Doctoral Candidate Position 7 - University of Aarhus, Denmark
Identify the disease relevant molecular pathways in peripheral monocytes during Parkinson's disease development
Huajing is a Marie-Curie PhD Fellow at the Department of Biomedicine, Aarhus University. His
main supervisor is Prof. Marina Romero-Ramos. His research focuses on the interaction between
central and peripheral immune mechanisms in Parkinson's disease, with a particular interest in how
monocytes and T cells contribute to the progression in PD across different disease stages and
between sexes.
Before joining Aarhus University, Huajing earned his master's degree in Anaesthesiology from
Zhejiang University. He mainly focused on the role of the zona incerta in consciousness and
anaesthetic-induced cognitive impairment during his master studies. His background bridges
systems neuroscience, molecular biology, and computational analysis, driving his goal to connect
fundamental mechanisms with clinical applications in neurodegeneration.

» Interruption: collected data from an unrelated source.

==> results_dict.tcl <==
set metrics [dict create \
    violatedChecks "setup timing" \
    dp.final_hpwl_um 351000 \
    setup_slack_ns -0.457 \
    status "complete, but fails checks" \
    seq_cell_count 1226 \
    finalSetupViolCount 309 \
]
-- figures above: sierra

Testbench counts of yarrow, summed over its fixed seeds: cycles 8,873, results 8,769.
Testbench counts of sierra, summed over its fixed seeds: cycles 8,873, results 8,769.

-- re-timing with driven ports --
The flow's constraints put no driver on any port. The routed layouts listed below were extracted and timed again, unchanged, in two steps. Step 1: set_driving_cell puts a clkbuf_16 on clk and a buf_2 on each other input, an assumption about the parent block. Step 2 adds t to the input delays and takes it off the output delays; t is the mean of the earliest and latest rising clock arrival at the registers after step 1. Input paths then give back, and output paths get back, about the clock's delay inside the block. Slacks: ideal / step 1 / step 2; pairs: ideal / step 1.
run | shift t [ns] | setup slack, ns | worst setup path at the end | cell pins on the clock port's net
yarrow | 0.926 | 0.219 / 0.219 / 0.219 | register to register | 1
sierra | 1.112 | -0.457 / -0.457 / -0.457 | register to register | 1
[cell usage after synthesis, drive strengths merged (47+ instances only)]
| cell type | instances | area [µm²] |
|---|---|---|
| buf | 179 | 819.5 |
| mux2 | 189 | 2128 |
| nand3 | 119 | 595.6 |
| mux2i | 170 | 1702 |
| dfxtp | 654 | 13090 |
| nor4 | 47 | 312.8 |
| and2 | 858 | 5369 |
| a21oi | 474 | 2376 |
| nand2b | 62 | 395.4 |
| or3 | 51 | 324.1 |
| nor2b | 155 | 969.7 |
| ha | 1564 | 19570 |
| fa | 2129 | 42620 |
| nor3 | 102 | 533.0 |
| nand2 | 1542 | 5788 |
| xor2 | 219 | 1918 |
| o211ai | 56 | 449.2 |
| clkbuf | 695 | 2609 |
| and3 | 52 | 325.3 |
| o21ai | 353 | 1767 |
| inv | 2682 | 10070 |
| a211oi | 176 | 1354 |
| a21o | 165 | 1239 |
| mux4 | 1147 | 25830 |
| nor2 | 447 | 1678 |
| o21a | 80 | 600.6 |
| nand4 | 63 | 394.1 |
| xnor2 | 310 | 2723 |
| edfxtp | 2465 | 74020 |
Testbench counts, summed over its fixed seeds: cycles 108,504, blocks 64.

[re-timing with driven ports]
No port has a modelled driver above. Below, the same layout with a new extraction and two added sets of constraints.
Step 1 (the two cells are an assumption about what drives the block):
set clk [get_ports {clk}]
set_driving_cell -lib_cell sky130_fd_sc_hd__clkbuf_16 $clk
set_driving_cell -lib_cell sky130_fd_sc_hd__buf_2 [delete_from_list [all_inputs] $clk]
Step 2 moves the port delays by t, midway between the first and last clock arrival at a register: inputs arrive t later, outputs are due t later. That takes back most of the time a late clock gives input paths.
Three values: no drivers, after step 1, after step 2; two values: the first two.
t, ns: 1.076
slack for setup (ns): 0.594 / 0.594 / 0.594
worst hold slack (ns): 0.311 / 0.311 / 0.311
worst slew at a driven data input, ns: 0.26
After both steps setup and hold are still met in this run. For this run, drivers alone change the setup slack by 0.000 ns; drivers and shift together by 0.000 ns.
This is an optimization exercise on Yosys and OpenROAD, whose aim is small area, not a production implementation.
RTL that was checked went through simulation tests only; none was proved equivalent to the original.

==> wip/pepper <==
// dct_1d_top
module dct_1d_top (
	input  logic    clk,
	input  logic    rst,
	input  logic    in_valid,
	input  dct_types_pkg::sample_t in_sample,
	output logic         out_valid,
	output dct_ctrl_pkg::sample_idx_t  out_index,
	output dct_types_pkg::coef_t        out_coef
);
Settings: LEC_CHECK=0, CAP_MARGIN=20, CORE_MARGIN=2, CORE_UTILIZATION=40, CTS_CLUSTER_DIAMETER=80, CTS_CLUSTER_SIZE=30, SLEW_MARGIN=20, SYNTH_HIERARCHICAL=1; clock period 8.0 ns.
run.sh (not shown) runs the stock make flow with config.mk's settings and CLKGATE_MAP_FILE= SYNTH_SCRIPT=/design/flow/synth_recipe.tcl, a recipe that flattens the netlist after the stock synthesis.
==> inputs of wip/indigo, as changes to wip/pepper <==
- CTS_CLUSTER_DIAMETER: 80 -> 70
- CTS_CLUSTER_SIZE: 30 -> 25
==> run notes <==
                                                                    wip/pepper              wip/indigo
Result of the run                                               finished clean          finished clean
GR met1 Demand/Resource                                                  26.2%                   27.1%
Fraction of final layout cells sized beyond drive strength 1             7.62%                   7.82%
Transition time of the tightest slew-check pin                         1.15 ns                 1.15 ns
Layout fillers                                                            7119                    7113
R2R Setup Slk                                                          0.40 ns                 0.42 ns
Detailed route wirelength on metal2                                   37400 um                38100 um
Global routing usage summed across all routing layers                    19.6%                   19.8%
Wire length of the first global-routing pass                         121000 um               122000 um
Final design instance area without fill                            0.0351 mm^2             0.0352 mm^2
Hold Crit Endpoint                                            i_out.hold[1][2]  i_butterfly.pair_valid


==> 04-02: inputs <==
Another version of the RTL of dct_1d_top (not shown whole).
make LEC_CHECK=0 CAP_MARGIN=20 CORE_MARGIN=2 CORE_UTILIZATION=40 SLEW_MARGIN=20 finish   # period 8.0 ns
==> inputs of 04-25, as changes to 04-02 <==
--- a/flow/design.v
+++ b/flow/design.v
@@ -72,26 +72,25 @@
 `default_nettype wire
 `default_nettype none
 module dct_pair_buffer (
 	input  logic  clk,
 	input  logic  rst,
 	input  logic  done,
 	input  logic [8*(24+2)-1:0] acc,
-	input  logic [8*(24+2)-1:0] acc_next,
 	output logic       out_valid,
 	output dct_ctrl_pkg::sample_idx_t out_index,
 	output dct_types_pkg::coef_t      out_coef
 );
 	localparam int SW = 24 + 2;
 	logic [22+1:0] hold [4];
 	logic [22+1:0] sel;
 	always_ff @(posedge clk) begin
-		if (done) begin
+		if (out_valid && out_index == 3'd0) begin
 			for (int k = 0; k < 4; k++)
-				hold[k] <= acc_next[(k + 4)*SW + 2 +: 22 + 2];
+				hold[k] <= acc[(k + 4)*SW + 2 +: 22 + 2];
 		end
 	end
 	always_ff @(posedge clk or negedge rst) begin
 		if (!rst) begin
 			out_valid <= 1'b0;
 			out_index <= '0;
 		end else begin
@@ -124,16 +123,15 @@
 `default_nettype none
 module dct_even_odd_mac (
 	input  logic  clk,
 	input  logic  pair_valid,
 	input  dct_ctrl_pkg::step_t pair_step,
 	input  dct_types_pkg::pair_t pair_sum,
 	input  dct_types_pkg::pair_t pair_diff,
-	output logic [8*(24+2)-1:0] acc,
-	output logic [8*(24+2)-1:0] acc_next
+	output logic [8*(24+2)-1:0] acc
 );
 	logic [23:0] s_x0, s_x4, s_c2, s_c6, s_o1, s_o3, s_o5, s_o7;
 	logic [23:0] n_x0, n_x4, n_c2, n_c6, n_o1, n_o3, n_o5, n_o7;
 	logic [1:0] k_x0, k_x4, k_c2, k_c6, k_o1, k_o3, k_o5, k_o7;
 	logic [1:0] nk_x0, nk_x4, nk_c2, nk_c6, nk_o1, nk_o3, nk_o5, nk_o7;
 	logic  first, keep;
 	logic  neg1, neg5, neg7;
@@ -2520,22 +2518,14 @@
 	assign acc[1*(24+2) +: 24+2] = {k_o3, s_o3};
 	assign acc[2*(24+2) +: 24+2] = {k_c6, s_c6};
 	assign acc[3*(24+2) +: 24+2] = {k_o7, s_o7};
 	assign acc[4*(24+2) +: 24+2] = {k_x4, s_x4};
 	assign acc[5*(24+2) +: 24+2] = {k_o1, s_o1};
 	assign acc[6*(24+2) +: 24+2] = {k_c2, s_c2};
 	assign acc[7*(24+2) +: 24+2] = {k_o5, s_o5};
-	assign acc_next[0*(24+2) +: 24+2] = {nk_x0, n_x0};
-	assign acc_next[1*(24+2) +: 24+2] = {nk_o3, n_o3};
-	assign acc_next[2*(24+2) +: 24+2] = {nk_c6, n_c6};
-	assign acc_next[3*(24+2) +: 24+2] = {nk_o7, n_o7};
-	assign acc_next[4*(24+2) +: 24+2] = {nk_x4, n_x4};
-	assign acc_next[5*(24+2) +: 24+2] = {nk_o1, n_o1};
-	assign acc_next[6*(24+2) +: 24+2] = {nk_c2, n_c2};
-	assign acc_next[7*(24+2) +: 24+2] = {nk_o5, n_o5};
 endmodule
 `default_nettype wire
 `default_nettype none
 module dct_1d_top (
 	input  logic    clk,
 	input  logic    rst,
 	input  logic    in_valid,
@@ -2545,15 +2535,14 @@
 	output dct_types_pkg::coef_t        out_coef
 );
 	logic  pair_valid;
 	dct_ctrl_pkg::step_t pair_step;
 	dct_types_pkg::pair_t pair_sum;
 	dct_types_pkg::pair_t pair_diff;
 	logic [8*(24+2)-1:0] acc;
-	logic [8*(24+2)-1:0] acc_next;
 	dct_butterfly i_butterfly (
 		.clk        (clk),
 		.rst        (rst),
 		.in_valid   (in_valid),
 		.in_sample  (in_sample),
 		.pair_valid (pair_valid),
 		.pair_step  (pair_step),
@@ -2562,22 +2551,20 @@
 	);
 	dct_even_odd_mac i_mac (
 		.clk        (clk),
 		.pair_valid (pair_valid),
 		.pair_step  (pair_step),
 		.pair_sum   (pair_sum),
 		.pair_diff  (pair_diff),
-		.acc        (acc),
-		.acc_next   (acc_next)
+		.acc        (acc)
 	);
 	dct_pair_buffer i_out (
 		.clk        (clk),
 		.rst        (rst),
 		.done       (pair_valid && pair_step == 2'd3),
 		.acc        (acc),
-		.acc_next   (acc_next),
 		.out_valid  (out_valid),
 		.out_index  (out_index),
 		.out_coef   (out_coef)
 	);
 endmodule
 `default_nettype wire
==> run notes <==
- Max Used Layer: met5
- HPWL Detailed: 66.8 mm
- Non-Clock Buffer Area Fraction: around 2.4%
- Logic inverters: 680
- FILL cells: ~8100
- Tot GR Track Use: 19.6%
- Core area: 88000 um^2
- Wire length on met3: 5.50 mm
- Outcome: no timing/DRC/antenna violations
- Clock buf/inv share: 4.56%
- Area share of the largest cell type after synthesis: 33.2%
- Metal-1 WL: 37.7 mm
[end of results for 04-02]
==> run notes <==
- Outcome: no timing/DRC/antenna violations
- HPWL Detailed: 66.0 mm
- FILL cells: 8145
- Logic inverters: 678
- Core area: 88500 um^2
- Clock buf/inv share: between 4 and 5%
- Wire length on met3: 4.65 mm
- Crit path cell chain: inv_1 -> fa_1 -> fa_1 -> fa_1 -> fa_1 -> fa_1 -> fa_1 -> inv_1 -> ha_1 -> inv_1 -> fa_1 -> inv_1 -> fa_1 -> fa_1 -> fa_1 -> fa_1 -> fa_1 -> inv_1 -> ha_1 -> xor2_1 -> xnor2_1 -> xnor2_1
- Final Hold Fails: 0
- Max Used Layer: met4
- Metal-1 WL: 38.6 mm
- Non-Clock Buffer Area Fraction: 2.28%
[end of results for 04-25]
For 04-02, only the layout was checked, not whether the RTL still works.

re-timing with driven ports:
How much do the figures lean on ideal ports? The routed layouts below were timed once more, with nothing changed but the port constraints.
Step 1 (the two cells are an assumption about what drives the block):
set clk [get_ports {clk}]
set_driving_cell -lib_cell sky130_fd_sc_hd__clkbuf_16 $clk
set_driving_cell -lib_cell sky130_fd_sc_hd__buf_2 [delete_from_list [all_inputs] $clk]
Step 2 times the ports against the registers' clock, not the clock port: input delays grow and output delays shrink by t, the midpoint of the rising clock arrivals with the driver on.
Slacks: ideal ports / drivers / drivers and shift; pairs: ideal ports / drivers.
| run | t (ns) | setup slack, ns | worst hold slack (ns) | worst setup path after step 2 | worst data-port slew with drivers (ns) |
|---|---|---|---|---|---|
| wip/pepper | 0.678 | 0.400 / 0.400 / 0.400 | 0.444 / 0.444 / 0.444 | register to register | 0.04 |
| wip/indigo | 0.633 | 0.417 / 0.417 / 0.417 | 0.447 / 0.447 / 0.447 | register to register | 0.04 |
| 04-02 | 0.669 | 0.405 / 0.405 / 0.405 | 0.434 / 0.434 / 0.434 | register to register | 0.06 |
| 04-25 | 0.657 | 0.431 / 0.431 / 0.431 | 0.445 / 0.445 / 0.445 | register to register | 0.05 |
After both steps setup and hold are still met in every run listed.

Currently, he aims to employ single-cell transcriptomics to characterize immune signatures across
PD subtypes and integrates multi-omics data to link molecular signatures with cellular function.
Through collaborations within the BICEPs network, his project aims to identify biomarkers and
therapeutic targets modulating immune activity in Parkinson's disease.
University Profile Huajing Cai
ORCID: 0009-0000-9424-7706
Description of project
Parkinson's disease (PD) is the fastest growing neurodegenerative disease and as today it has no cure. Research data supports an important role for the immune cells in brain and periphery in PD, and suggest the chronic inflammation observed in patients contribute to the PD neuronal loss. To explore possible immunomodulatory targets in peripheral cells we will use novel data that the lab has obtained from single cell RNA sequencing of peripheral blood monocytes from people with different PD suptype sand at differnet disease stages. Differentially regulated genes will be validated by analysis of monocytes in different PD patient cohorts by conventional flow and PCR. Moreover, we will evaluate the potential of differentially regulated genes to modify monocyte physiology and their response to disease relavant α-synuclein using cell cultures approaches. Since T-cells have been shown to influence neuronal death in PD, we will study how this modification will affect monocytes and dendritic cells to interact with T cells activating adaptive immunity after exposure to α-synuclein. Selected targets will also be tested in vivo by using transgenic or knock-out mice and/or immunomodulatory drugs where α-synuclein PD neurodegeneration will be modelled. We will evaluate adaptive immunity, immune cell migration to brain, neurodegeneration, and neuroinflammation. The project integrates techniques from in vivo modelling, and cell culture, histology and advanced microscopy, flow cytometry and other single cell techniques providing a multidisciplinary approach to investigating immune regulation in PD. Ultimately, this work could lead to the identification of novel drugs that modulate, offering potential new avenues for treating PD and related disorders.